On another subject, the sad truth is that increasing numbers of modern 5 volt CMOS devices (example: many RAMs, and at least one CPLD I'm aware of) do not produce rail-to-rail voltage swings on their outputs. The logic high falls short of Vcc (even short of a valid CMOS logic high, as BDD noted).

That may seem absurd -- after all, the C in CMOS means complementary! But the effect is as if the chip's internal Vcc is somewhat lower than the +5 that arrives from the outside world. And indeed that may actually be the case.

Somewhere (here on this forum?) I heard an explanation which seems plausible although I can't verify it.

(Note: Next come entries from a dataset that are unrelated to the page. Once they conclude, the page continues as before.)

### src/rtl/ftdi_pkg.sv
`default_nettype none
// ============================================================================
// Package     : ftdi_pkg
// Description : Shared types and default timing for the FT245-style FIFO bus
//               arbiter: FSM state encoding, grant direction, default strobe
//               and recovery lengths (in clock cycles), and a small helper
//               used to size the shared state-timing counter.
// Revision    : 1.0 - initial release
// ============================================================================
package ftdi_pkg;

  // Default bus timing, in system clock cycles.
  localparam int DEF_RD_PULSE = 3;  // ftdi_rd low time; data sampled on last edge
  localparam int DEF_WR_SETUP = 1;  // data driven before ftdi_wr falls
  localparam int DEF_WR_PULSE = 3;  // ftdi_wr low time
  localparam int DEF_RECOVER  = 3;  // idle time after every strobe

  // Recovery must outlast the 2-flop synchronizer plus one cycle so that an
  // rxf/txe level that has not yet caught up with the FTDI side is never
  // mistaken for a fresh request.
  localparam int MIN_RECOVER  = 3;

  typedef enum logic [2:0] {
    ST_IDLE       = 3'd0,
    ST_RD_STROBE  = 3'd1,
    ST_RD_RECOVER = 3'd2,
    ST_WR_SETUP   = 3'd3,
    ST_WR_STROBE  = 3'd4,
    ST_WR_RECOVER = 3'd5
  } state_t;

  typedef enum logic {
    GRANT_RD = 1'b0,
    GRANT_WR = 1'b1
  } grant_t;

  function automatic int max4(input int a, input int b, input int c, input int d);
    int m;
    m = a;
    if (b > m) m = b;
    if (c > m) m = c;
    if (d > m) m = d;
    return m;
  endfunction

endpackage
`default_nettype wire

### src/rtl/ftdi_sync.sv
`default_nettype none
// ============================================================================
// Module      : ftdi_sync
// Description : Parameterised-width two-flop synchronizer for asynchronous
//               level inputs (FTDI RXF#/TXE#).
// Ports       : clock      - system clock
//               reset_n    - synchronous active-low reset
//               d[W-1:0]   - asynchronous input levels
//               q[W-1:0]   - synchronized levels (2 cycles latency)
// Parameters  : WIDTH      - number of bits
//               RESET_VAL  - value both stages take during reset
// Revision    : 1.0 - initial release
// ============================================================================
module ftdi_sync #(
  parameter int               WIDTH     = 1,
  parameter logic [WIDTH-1:0] RESET_VAL = '0
) (
  input  logic             clock,
  input  logic             reset_n,
  input  logic [WIDTH-1:0] d,
  output logic [WIDTH-1:0] q
);

  logic [WIDTH-1:0] meta_q, meta_d;
  logic [WIDTH-1:0] sync_q, sync_d;

  always_comb begin
    meta_d = d;
    sync_d = meta_q;
  end

  always_ff @(posedge clock) begin
    if (!reset_n) begin
      meta_q <= RESET_VAL;
      sync_q <= RESET_VAL;
    end else begin
      meta_q <= meta_d;
      sync_q <= sync_d;
    end
  end

  assign q = sync_q;

endmodule
`default_nettype wire

### src/rtl/ftdi_fifo_arbiter.sv
`default_nettype none
// ============================================================================
// Module      : ftdi_fifo_arbiter
// Description : Sequences the FT245-style asynchronous FIFO bus (8-bit
//               bidirectional ADBUS, RXF#/TXE#/RD#/WR#) and shares it between
//               the host-to-FPGA read path and FPGA-to-host write path. Owns
//               the ADBUS tristate enable and all strobe timing; presents a
//               valid/ready byte stream in each direction through one-entry
//               holding registers.
// Ports       : clock, reset_n      - system clock, sync active-low reset
//               en                  - allow new bus transactions
//               rxf, txe            - FTDI RXF#/TXE# (async, active-low)
//               adbus_in/out/tri    - ADBUS pins; tri=1 means FPGA drives
//               ftdi_rd, ftdi_wr    - RD#/WR# strobes, active-low
//               rx_data/valid/ready - host-to-FPGA byte stream
//               tx_data/valid/ready - FPGA-to-host byte stream
//               busy                - FSM not idle
// Config      : FTDI_ROUND_ROBIN_EN - when defined, simultaneous read/write
//               requests alternate direction; otherwise read always wins.
// Revision    : 1.0 - initial release
// ============================================================================
module ftdi_fifo_arbiter
  import ftdi_pkg::*;
#(
  parameter int RD_PULSE = DEF_RD_PULSE,
  parameter int WR_SETUP = DEF_WR_SETUP,
  parameter int WR_PULSE = DEF_WR_PULSE,
  parameter int RECOVER  = DEF_RECOVER
) (
  input  logic       clock,
  input  logic       reset_n,
  input  logic       en,
  input  logic       rxf,
  input  logic       txe,
  input  logic [7:0] adbus_in,
  output logic [7:0] adbus_out,
  output logic       adbus_tri,
  output logic       ftdi_rd,
  output logic       ftdi_wr,
  output logic [7:0] rx_data,
  output logic       rx_valid,
  input  logic       rx_ready,
  input  logic [7:0] tx_data,
  input  logic       tx_valid,
  output logic       tx_ready,
  output logic       busy
);

  // Counter holds (phase length - 1), so it needs to represent the longest
  // phase length minus one.
  localparam int MAX_PHASE = max4(RD_PULSE, WR_SETUP, WR_PULSE, RECOVER);
  localparam int CNT_W     = (MAX_PHASE > 1) ? $clog2(MAX_PHASE) : 1;

  generate
    if (RECOVER < MIN_RECOVER) begin : g_bad_recover
      $error("ftdi_fifo_arbiter: RECOVER must be at least 3 cycles");
    end
    if ((RD_PULSE < 1) || (WR_SETUP < 1) || (WR_PULSE < 1)) begin : g_bad_pulse
      $error("ftdi_fifo_arbiter: strobe and setup lengths must be at least 1 cycle");
    end
  endgenerate

  // --------------------------------------------------------------------------
  // Synchronizers. Reset to 1 (inactive) so nothing is requested until the
  // real pin levels have propagated through both stages.
  // --------------------------------------------------------------------------
  logic rxf_s;
  logic txe_s;

  ftdi_sync #(
    .WIDTH     (2),
    .RESET_VAL (2'b11)
  ) u_sync (
    .clock   (clock),
    .reset_n (reset_n),
    .d       ({rxf, txe}),
    .q       ({rxf_s, txe_s})
  );

  // --------------------------------------------------------------------------
  // State
  // --------------------------------------------------------------------------
  state_t           state_q, state_d;
  logic [CNT_W-1:0] cnt_q, cnt_d;
  logic             ftdi_rd_q, ftdi_rd_d;
  logic             ftdi_wr_q, ftdi_wr_d;
  logic             adbus_tri_q, adbus_tri_d;
  logic [7:0]       adbus_out_q, adbus_out_d;
  logic [7:0]       rx_data_q, rx_data_d;
  logic             rx_valid_q, rx_valid_d;
  logic [7:0]       tx_hold_q, tx_hold_d;
  logic             tx_full_q, tx_full_d;
  logic             tx_ready_q, tx_ready_d;
  logic             busy_q, busy_d;

  logic rd_req;
  logic wr_req;
  logic grant_rd;
  logic grant_wr;

  assign rd_req = en & ~rxf_s & ~rx_valid_q;
  assign wr_req = en & ~txe_s & tx_full_q;

  // --------------------------------------------------------------------------
  // Arbitration (only consumed in IDLE)
  // --------------------------------------------------------------------------
`ifdef FTDI_ROUND_ROBIN_EN
  grant_t last_grant_q, last_grant_d;

  always_comb begin
    grant_rd = rd_req;
    grant_wr = wr_req;
    if (rd_req && wr_req) begin
      grant_rd = (last_grant_q == GRANT_WR);
      grant_wr = (last_grant_q == GRANT_RD);
    end
  end

  always_comb begin
    last_grant_d = last_grant_q;
    if (state_q == ST_IDLE) begin
      if (grant_rd) begin
        last_grant_d = GRANT_RD;
      end else if (grant_wr) begin
        last_grant_d = GRANT_WR;
      end
    end
  end

  always_ff @(posedge clock) begin
    if (!reset_n) begin
      last_grant_q <= GRANT_WR;
    end else begin
      last_grant_q <= last_grant_d;
    end
  end
`else
  always_comb begin
    grant_rd = rd_req;
    grant_wr = wr_req & ~rd_req;
  end
`endif

  // --------------------------------------------------------------------------
  // Next-state and registered-output logic
  // --------------------------------------------------------------------------
  always_comb begin
    state_d     = state_q;
    cnt_d       = cnt_q;
    ftdi_rd_d   = ftdi_rd_q;
    ftdi_wr_d   = ftdi_wr_q;
    adbus_tri_d = adbus_tri_q;
    adbus_out_d = adbus_out_q;
    rx_data_d   = rx_data_q;
    rx_valid_d  = rx_valid_q;
    tx_hold_d   = tx_hold_q;
    tx_full_d   = tx_full_q;

    // Stream-side handshakes. A TX load can only happen while the holding
    // register is empty, so it never races the clear in WR_STROBE below.
    if (rx_valid_q && rx_ready) begin
      rx_valid_d = 1'b0;
    end
    if (tx_valid && tx_ready_q) begin
      tx_full_d = 1'b1;
      tx_hold_d = tx_data;
    end

    case (state_q)
      ST_IDLE: begin
        if (grant_rd) begin
          state_d   = ST_RD_STROBE;
          ftdi_rd_d = 1'b0;
          cnt_d     = CNT_W'(RD_PULSE - 1);
        end else if (grant_wr) begin
          state_d     = ST_WR_SETUP;
          adbus_tri_d = 1'b1;
          adbus_out_d = tx_hold_q;
          cnt_d       = CNT_W'(WR_SETUP - 1);
        end
      end

      ST_RD_STROBE: begin
        if (cnt_q == '0) begin
          // Final strobe edge: capture the bus as RD# returns high.
          state_d    = ST_RD_RECOVER;
          ftdi_rd_d  = 1'b1;
          rx_data_d  = adbus_in;
          rx_valid_d = 1'b1;
          cnt_d      = CNT_W'(RECOVER - 1);
        end else begin
          cnt_d = cnt_q - 1'b1;
        end
      end

      ST_RD_RECOVER: begin
        if (cnt_q == '0) begin
          state_d = ST_IDLE;
        end else begin
          cnt_d = cnt_q - 1'b1;
        end
      end

      ST_WR_SETUP: begin
        if (cnt_q == '0) begin
          state_d   = ST_WR_STROBE;
          ftdi_wr_d = 1'b0;
          cnt_d     = CNT_W'(WR_PULSE - 1);
        end else begin
          cnt_d = cnt_q - 1'b1;
        end
      end

      ST_WR_STROBE: begin
        if (cnt_q == '0) begin
          // Data stays driven through the first recover cycle for hold time.
          state_d   = ST_WR_RECOVER;
          ftdi_wr_d = 1'b1;
          tx_full_d = 1'b0;
          cnt_d     = CNT_W'(RECOVER - 1);
        end else begin
          cnt_d = cnt_q - 1'b1;
        end
      end

      ST_WR_RECOVER: begin
        adbus_tri_d = 1'b0;
        if (cnt_q == '0) begin
          state_d = ST_IDLE;
        end else begin
          cnt_d = cnt_q - 1'b1;
        end
      end

      default: begin
        state_d     = ST_IDLE;
        cnt_d       = '0;
        ftdi_rd_d   = 1'b1;
        ftdi_wr_d   = 1'b1;
        adbus_tri_d = 1'b0;
      end
    endcase

    tx_ready_d = ~tx_full_d;
    busy_d     = (state_d != ST_IDLE);
  end

  always_ff @(posedge clock) begin
    if (!reset_n) begin
      state_q     <= ST_IDLE;
      cnt_q       <= '0;
      ftdi_rd_q   <= 1'b1;
      ftdi_wr_q   <= 1'b1;
      adbus_tri_q <= 1'b0;
      adbus_out_q <= 8'h00;
      rx_data_q   <= 8'h00;
      rx_valid_q  <= 1'b0;
      tx_hold_q   <= 8'h00;
      tx_full_q   <= 1'b0;
      tx_ready_q  <= 1'b0;
      busy_q      <= 1'b0;
    end else begin
      state_q     <= state_d;
      cnt_q       <= cnt_d;
      ftdi_rd_q   <= ftdi_rd_d;
      ftdi_wr_q   <= ftdi_wr_d;
      adbus_tri_q <= adbus_tri_d;
      adbus_out_q <= adbus_out_d;
      rx_data_q   <= rx_data_d;
      rx_valid_q  <= rx_valid_d;
      tx_hold_q   <= tx_hold_d;
      tx_full_q   <= tx_full_d;
      tx_ready_q  <= tx_ready_d;
      busy_q      <= busy_d;
    end
  end

  assign adbus_out = adbus_out_q;
  assign adbus_tri = adbus_tri_q;
  assign ftdi_rd   = ftdi_rd_q;
  assign ftdi_wr   = ftdi_wr_q;
  assign rx_data   = rx_data_q;
  assign rx_valid  = rx_valid_q;
  assign tx_ready  = tx_ready_q;
  assign busy      = busy_q;

endmodule
`default_nettype wire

Modern geometries are smaller than those used in legacy 5 volt stuff, and smaller translates to more cost-effective for the manufacturer. But modern geometries are also low voltage, 3.3 volt for instance. So, nowadays manufacturers are in some cases supplying the 5V market with chips that operate at a lower supply voltage internally. It's trivially easy to make the inputs 5-volt tolerant. The outside world won't "notice" this aspect of low-voltage operation. But with outputs it's a different story.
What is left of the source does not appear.